Catherine lives in NSW, with her husband and two childen. She shares a snapshot of her life.
“Life with Cystic Fibrosis (CF) is exhausting yet extremely rewarding. When I was born, my parents were told not to expect me to live beyond my teen years. While it hasn’t always been a smooth journey, for me CF is very much about the daily maintenance. To keep healthy I take approx. 40+ tablets daily and I dedicate a few hours to physiotherapy and nebulised medications to keep my lungs clear each day. During an exacerbation, these treatments are often doubled or I may end up in hospital – sometimes just due to a common cold or influenza. In some ways Westmead hospital has become a second home – I visit as an outpatient around every 6 weeks, but I also typically spend a few weeks as an inpatient in any given year, particularly over winter.
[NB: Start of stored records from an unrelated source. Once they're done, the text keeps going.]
File: config.mk
export PLATFORM = sky130hd
export DESIGN_NAME = grf_write_arbiter
export DESIGN_NICKNAME = d
export VERILOG_FILES = /design/src/rtl/grf_wb_pkg.sv /design/src/rtl/grf_wb_fifo.sv /design/src/rtl/grf_write_arbiter.sv
export SDC_FILE = /design/constraint.sdc
export NUM_CORES = 1
export LEC_CHECK = 0
export ABC_AREA = 1
export BUFFER_PORTS_ARGS = -buffer_cell sky130_fd_sc_hd__buf_4
export CAP_MARGIN = 10
export CORE_MARGIN = 2
export CORE_UTILIZATION = 30
export DETAILED_ROUTE_END_ITERATION = 8
export GPL_ROUTABILITY_DRIVEN = 0
export GPL_TIMING_DRIVEN = 0
export PLACE_DENSITY_LB_ADDON = 0.25
export SLEW_MARGIN = 15
export SYNTH_ARGS = -nofsm -noshare
export SYNTH_HDL_FRONTEND = slang
export SYNTH_SLANG_ARGS = --single-unit
File: constraint.sdc
create_clock -name Clock -period 2.6 [get_ports Clock]
set_clock_uncertainty 0.15 [all_clocks]
set_input_delay 0 -clock Clock [delete_from_list [all_inputs] [get_ports Clock]]
set_output_delay 0 -clock Clock [all_outputs]
set_load 0.02 [all_outputs]
File: src/rtl/grf_wb_pkg.sv
// Shared types and constants for the GRF write arbiter and its aux queue.
// The starvation guard is enabled with the GRF_WB_STARVE_EN macro.
package grf_wb_pkg;

    localparam int unsigned GRF_AW = 5;
    localparam int unsigned GRF_DW = 32;

    localparam logic [GRF_AW-1:0] REG_ZERO = '0;

    typedef struct packed {
        logic [GRF_AW-1:0] rd;
        logic [GRF_DW-1:0] data;
        logic [31:0]       pc;
    } wb_entry_t;

    // One-hot register mask; $0 never maps to a bit.
    function automatic logic [(1<<GRF_AW)-1:0] reg_onehot(input logic [GRF_AW-1:0] r);
        logic [(1<<GRF_AW)-1:0] m;
        m = '0;
        if (r != REG_ZERO) begin
            m[r] = 1'b1;
        end
        return m;
    endfunction

endpackage

File: src/rtl/grf_wb_fifo.sv
// Power-of-two FIFO of writeback entries with full/empty/count and a
// per-slot valid vector used to build the pending-register mask.
module grf_wb_fifo
    import grf_wb_pkg::*;
#(
    parameter int unsigned DEPTH = 2
) (
    input  logic                     clk_i,
    input  logic                     rst_ni,
    input  logic                     push_i,
    input  logic                     pop_i,
    input  wb_entry_t                push_entry_i,
    output wb_entry_t                head_o,
    output logic                     full_o,
    output logic                     empty_o,
    output logic [$clog2(DEPTH):0]   count_o,
    output logic [DEPTH-1:0]         valid_o,
    output wb_entry_t [DEPTH-1:0]    entries_o
);

    localparam int unsigned AW = $clog2(DEPTH);
    localparam int unsigned CW = AW + 1;

    wb_entry_t [DEPTH-1:0] mem_q;
    logic [AW-1:0]         wr_ptr_q, wr_ptr_d;
    logic [AW-1:0]         rd_ptr_q, rd_ptr_d;
    logic [CW-1:0]         count_q, count_d;
    logic [DEPTH-1:0]      valid_q, valid_d;
    logic                  do_push, do_pop;

    assign full_o  = (count_q == CW'(DEPTH));
    assign empty_o = (count_q == '0);
    assign do_push = push_i & ~full_o;
    assign do_pop  = pop_i & ~empty_o;

    always_comb begin
        wr_ptr_d = wr_ptr_q;
        rd_ptr_d = rd_ptr_q;
        count_d  = count_q;
        valid_d  = valid_q;
        // Push and pop never address the same slot: push needs a free
        // slot, pop needs an occupied one.
        if (do_push) begin
            wr_ptr_d          = wr_ptr_q + 1'b1;
            valid_d[wr_ptr_q] = 1'b1;
        end
        if (do_pop) begin
            rd_ptr_d          = rd_ptr_q + 1'b1;
            valid_d[rd_ptr_q] = 1'b0;
        end
        case ({do_push, do_pop})
            2'b10:   count_d = count_q + 1'b1;
            2'b01:   count_d = count_q - 1'b1;
            default: count_d = count_q;
        endcase
    end

    always_ff @(posedge clk_i or negedge rst_ni) begin
        if (!rst_ni) begin
            wr_ptr_q <= '0;
            rd_ptr_q <= '0;
            count_q  <= '0;
            valid_q  <= '0;
        end else begin
            wr_ptr_q <= wr_ptr_d;
            rd_ptr_q <= rd_ptr_d;
            count_q  <= count_d;
            valid_q  <= valid_d;
        end
    end

    always_ff @(posedge clk_i or negedge rst_ni) begin
        if (!rst_ni) begin
            mem_q <= '0;
        end else if (do_push) begin
            mem_q[wr_ptr_q] <= push_entry_i;
        end
    end

    assign head_o    = mem_q[rd_ptr_q];
    assign count_o   = count_q;
    assign valid_o   = valid_q;
    assign entries_o = mem_q;

endmodule

File: src/rtl/grf_write_arbiter.sv
// Sole owner of the GRF write port: pipeline writeback has priority, late aux
// results queue in a FIFO. Optional starvation guard: GRF_WB_STARVE_EN.
module grf_write_arbiter
    import grf_wb_pkg::*;
#(
    parameter int unsigned DEPTH        = 2,
    parameter int unsigned STARVE_LIMIT = 8
) (
    input  logic              Clock,
    input  logic              Reset,
    input  logic              PipeWrite,
    input  logic [GRF_AW-1:0] PipeReg,
    input  logic [GRF_DW-1:0] PipeData,
    input  logic [31:0]       PipePC,
    input  logic              AuxValid,
    output logic              AuxReady,
    input  logic [GRF_AW-1:0] AuxReg,
    input  logic [GRF_DW-1:0] AuxData,
    input  logic [31:0]       AuxPC,
    output logic              RegWrite,
    output logic [GRF_AW-1:0] WriteReg,
    output logic [GRF_DW-1:0] WriteData,
    output logic [31:0]       WPC,
    output logic [31:0]       Pending,
    output logic              PipeStall
);

    logic                  pipe_live;
    logic                  aux_push;
    logic                  q_pop;
    wb_entry_t             aux_entry;
    wb_entry_t             q_head;
    logic                  q_full, q_empty;
    logic [$clog2(DEPTH):0] q_count;
    logic [DEPTH-1:0]      q_valid;
    wb_entry_t [DEPTH-1:0] q_entries;
    logic                  unused_count;

    logic              wr_en_q,   wr_en_d;
    logic [GRF_AW-1:0] wr_reg_q,  wr_reg_d;
    logic [GRF_DW-1:0] wr_data_q, wr_data_d;
    logic [31:0]       wr_pc_q,   wr_pc_d;
    logic [31:0]       pending_mask;

    assign pipe_live = PipeWrite && (PipeReg != REG_ZERO);
    assign AuxReady  = ~q_full;
    // AuxReg == $0 is handshaken but never enters the queue.
    assign aux_push  = AuxValid && AuxReady && (AuxReg != REG_ZERO);
    assign q_pop     = ~pipe_live & ~q_empty;
    assign unused_count = ^q_count;

    assign aux_entry = '{rd: AuxReg, data: AuxData, pc: AuxPC};

    grf_wb_fifo #(
        .DEPTH (DEPTH)
    ) u_fifo (
        .clk_i        (Clock),
        .rst_ni       (Reset),
        .push_i       (aux_push),
        .pop_i        (q_pop),
        .push_entry_i (aux_entry),
        .head_o       (q_head),
        .full_o       (q_full),
        .empty_o      (q_empty),
        .count_o      (q_count),
        .valid_o      (q_valid),
        .entries_o    (q_entries)
    );

    always_comb begin
        wr_en_d   = 1'b0;
        wr_reg_d  = wr_reg_q;
        wr_data_d = wr_data_q;
        wr_pc_d   = wr_pc_q;
        if (pipe_live) begin
            wr_en_d   = 1'b1;
            wr_reg_d  = PipeReg;
            wr_data_d = PipeData;
            wr_pc_d   = PipePC;
        end else if (q_pop) begin
            wr_en_d   = 1'b1;
            wr_reg_d  = q_head.rd;
            wr_data_d = q_head.data;
            wr_pc_d   = q_head.pc;
        end
    end

    always_ff @(posedge Clock or negedge Reset) begin
        if (!Reset) begin
            wr_en_q   <= 1'b0;
            wr_reg_q  <= '0;
            wr_data_q <= '0;
            wr_pc_q   <= '0;
        end else begin
            wr_en_q   <= wr_en_d;
            wr_reg_q  <= wr_reg_d;
            wr_data_q <= wr_data_d;
            wr_pc_q   <= wr_pc_d;
        end
    end

    always_comb begin
        pending_mask = '0;
        for (int unsigned i = 0; i < DEPTH; i++) begin
            if (q_valid[i]) begin
                pending_mask = pending_mask | reg_onehot(q_entries[i].rd);
            end
        end
    end

    assign RegWrite  = wr_en_q;
    assign WriteReg  = wr_reg_q;
    assign WriteData = wr_data_q;
    assign WPC       = wr_pc_q;
    assign Pending   = pending_mask;

`ifdef GRF_WB_STARVE_EN
    localparam int unsigned SCW = $clog2(STARVE_LIMIT + 1);

    logic [SCW-1:0] starve_q, starve_d;
    logic           stall_q, stall_d;
    logic           blocked;

    assign blocked = pipe_live & ~q_empty;

    // Counter saturates at the limit so the stall fires exactly once per run.
    always_comb begin
        starve_d = starve_q;
        stall_d  = 1'b0;
        if (q_pop) begin
            starve_d = '0;
        end else if (blocked) begin
            if (starve_q == SCW'(STARVE_LIMIT - 1)) begin
                stall_d = 1'b1;
            end
            if (starve_q < SCW'(STARVE_LIMIT)) begin
                starve_d = starve_q + 1'b1;
            end
        end
    end

    always_ff @(posedge Clock or negedge Reset) begin
        if (!Reset) begin
            starve_q <= '0;
            stall_q  <= 1'b0;
        end else begin
            starve_q <= starve_d;
            stall_q  <= stall_d;
        end
    end

    assign PipeStall = stall_q;
`else
    localparam int unsigned UNUSED_STARVE_LIMIT = STARVE_LIMIT;
    assign PipeStall = 1'b0;
`endif

endmodule

==> metrics.md <==
| Metric | Value |
|---|---|
| Die height | 187.4 microns |
| Fmax | 402.8 MHz |
| Congestion Overflow GR | 0 |
| Vias per cell | 4.810 |
| Max Fanout on Critical Path | 8 |
| Post-synth EDFFs | 0 |
| Startpoint kind of the worst setup timing path | flop |
| CTS buffer count | 24 |
| Remaining routing DRC violations | 0 |
| Synthesized netlist cell count | 1264 |
| FF+latch count, synth | 214 |
| Net count of the finished layout | 1819 |
| Delay of the slowest critical-path stage | 0.86 ns |
| Root Buffer | sky130_fd_sc_hd__clkbuf_16 |
| Leak | 7.248 nW |
| Count of routing violations after the opening detailed-route iteration | 817 |
| CTS max path bufs | 3 |
| Antenna violations before repair | 0 |
| Top cell types by occurrence after synthesis | 396 x sky130_fd_sc_hd__nand2_1, 214 x sky130_fd_sc_hd__dfrtp_1, 211 x sky130_fd_sc_hd__nand3_1 |
| Library cell with the highest instance count after synthesis | sky130_fd_sc_hd__nand2_1 |
| Placeable Area | 33360 sq um |
| Vias | 10298 |
| CP Data Arrival Time | 2.33 ns |
| Die outline area | 35130 sq um |
| Overall Power | 0.01641 W |
| DPL Wire Length | 25350 microns |
| # IOs | 246 |
| Cell count of the worst reg-to-reg path | 9 |
| Violations in the final reports | hold timing |
| Post-synthesis cell area | 10090 sq um |
| Number of antenna repair diodes | 0 |
| Gate family responsible for the most delay along the worst path | simple AND/OR/NAND/NOR gates |
| Fraction of registers with async set or reset after synthesis | 1.000 |
| Min Hold Slack | -0.04165 ns |
| RSZ-0062 raised after global routing | no |
| Result of the run | finished with violations |
| Synthesized area divided by synthesized cell count | 7.985 sq um |
| Register area share after synthesis | 0.5306 |
| Setup Fix Bufs, Post-CTS | 0 |
| Clock Latency Late Sink | 0.51 ns |
| List of cells traversed by the critical path | inv_1, nor3_1, nand2_1, o21ai_0, buf_4 |
| Buffers and inverters on the worst path | 2 |
| Max-Cap Viols | 0 |
| Max rail drop VDD | 537.8 uV |
| Slew Viols, Final | 0 |
| Yosys warning count | 0 |
| Global router's overall resource usage | 0.2057 |
| R2r endpoint | u_fifo.count_o[1] |
| Minimum clock period after layout | 2.483 ns |
| Fraction of post-synthesis cell area in the top cell type by area | 0.5306 |
| Headroom to the max-slew limit | 0.2747 |
| Transition time of the tightest slew-check pin | 1.080 ns |
| Fill cell total of the finished layout | 3369 |
| Initial cell density of the core | 0.3025 |
| TritonCTS clock tree | yes |
| Worst setup timing slack at the placement stage | -0.08154 ns |
| Worst reg-to-reg setup slack | 0.26 ns |
| Power per unit of standard cell area | 1104 nW/um^2 |
| Number of distinct library cells after synthesis | 23 |
| Required time at the endpoint of the critical path | 2.45 ns |
| Period utilization | 0.9549 |
| Setup crit end kind | primary output |
| Count of input and output buffers | 242 |
| Setup-violating endpoint count in the final report | 0 |
| Worst setup path class | reg -> out |
| Most area-consuming cells after synthesis | sky130_fd_sc_hd__dfrtp_1 53%, sky130_fd_sc_hd__nand2_1 15%, sky130_fd_sc_hd__nand3_1 10%, sky130_fd_sc_hd__o21ai_1 5.6%, sky130_fd_sc_hd__inv_1 3.3% |
| Number of core rows | 67 |
| Vias in the first global route | 10303 |
| Wirelength per Cell | 16.97 microns |
| Die outline width | 187.4 microns |
| Relative area change from synthesis to final layout | 47.34% |
| First-pass GRT wire length | 57510 microns |
| Fraction of layout instances using a drive strength above 1 | 0.2032 |
| Biggest area consumer among synthesized cells | sky130_fd_sc_hd__dfrtp_1 |
| Min-Delay Path Class | in -> async |
| Sequential Area | 5355 sq um |
| Setup slack of the critical path after layout | 0.1174 ns |
| Area of combinational cells with multiple inputs | 3906 sq um |
| Pin count of the biggest net entering global routing | 100 |
| Final core utilization | 0.4457 |
| Number of iterations in the first detailed-routing pass | 5 |
| Total count of hold-check failures in the final report | 21 |
| Slowest CP cell | sky130_fd_sc_hd__nor3_1 |
| Clock transition at path regs | 0.06 ns |
| Main flop type after synthesis | sky130_fd_sc_hd__dfrtp_1 |
| Detailed Route WL | 36340 microns |
| Maximum level of the CTS H-tree | 1 |
| Number of nets with antenna violations after detailed routing | 0 |
| R2R Path Start | u_fifo.count_o[1] |
| TritonCTS sink count | 214 |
Over the years it has sometimes been hard to find the time and motivation for the daily treatment regime, however for me it’s very much about a cost-benefit-analysis. The two hours (or more) I spend today will hopefully be increasing my quality and longevity of life in years to come.
Now, as a 32-year-old, I am extremely fortunate to be living a very active, happy and full life. I work part-time, I am studying postgraduate psychology, I have an amazing husband and we are so fortunate to have two young children. While they don’t understand about CF yet, they see me on my breathing machines and know mummy does “physio” and “medicine” every day. My parents, siblings, partner and now my own children know the walls of Westmead. Thankfully the CF multidisciplinary team don’t just welcome me, but welcome and respond to my family too. The team always greet my children with smiles, and it’s a relief to know that hospital isn’t a scary place for my kids, since I spend so much time there. I have had some incredibly tough times in those hospital beds, but also the most happiest moments of my life – our first child was born at Westmead.
This is a life stage I never anticipated I would be fortunate enough to be experiencing. I genuinely feel like I am a living example of how medical fundraising and research can improve lives.”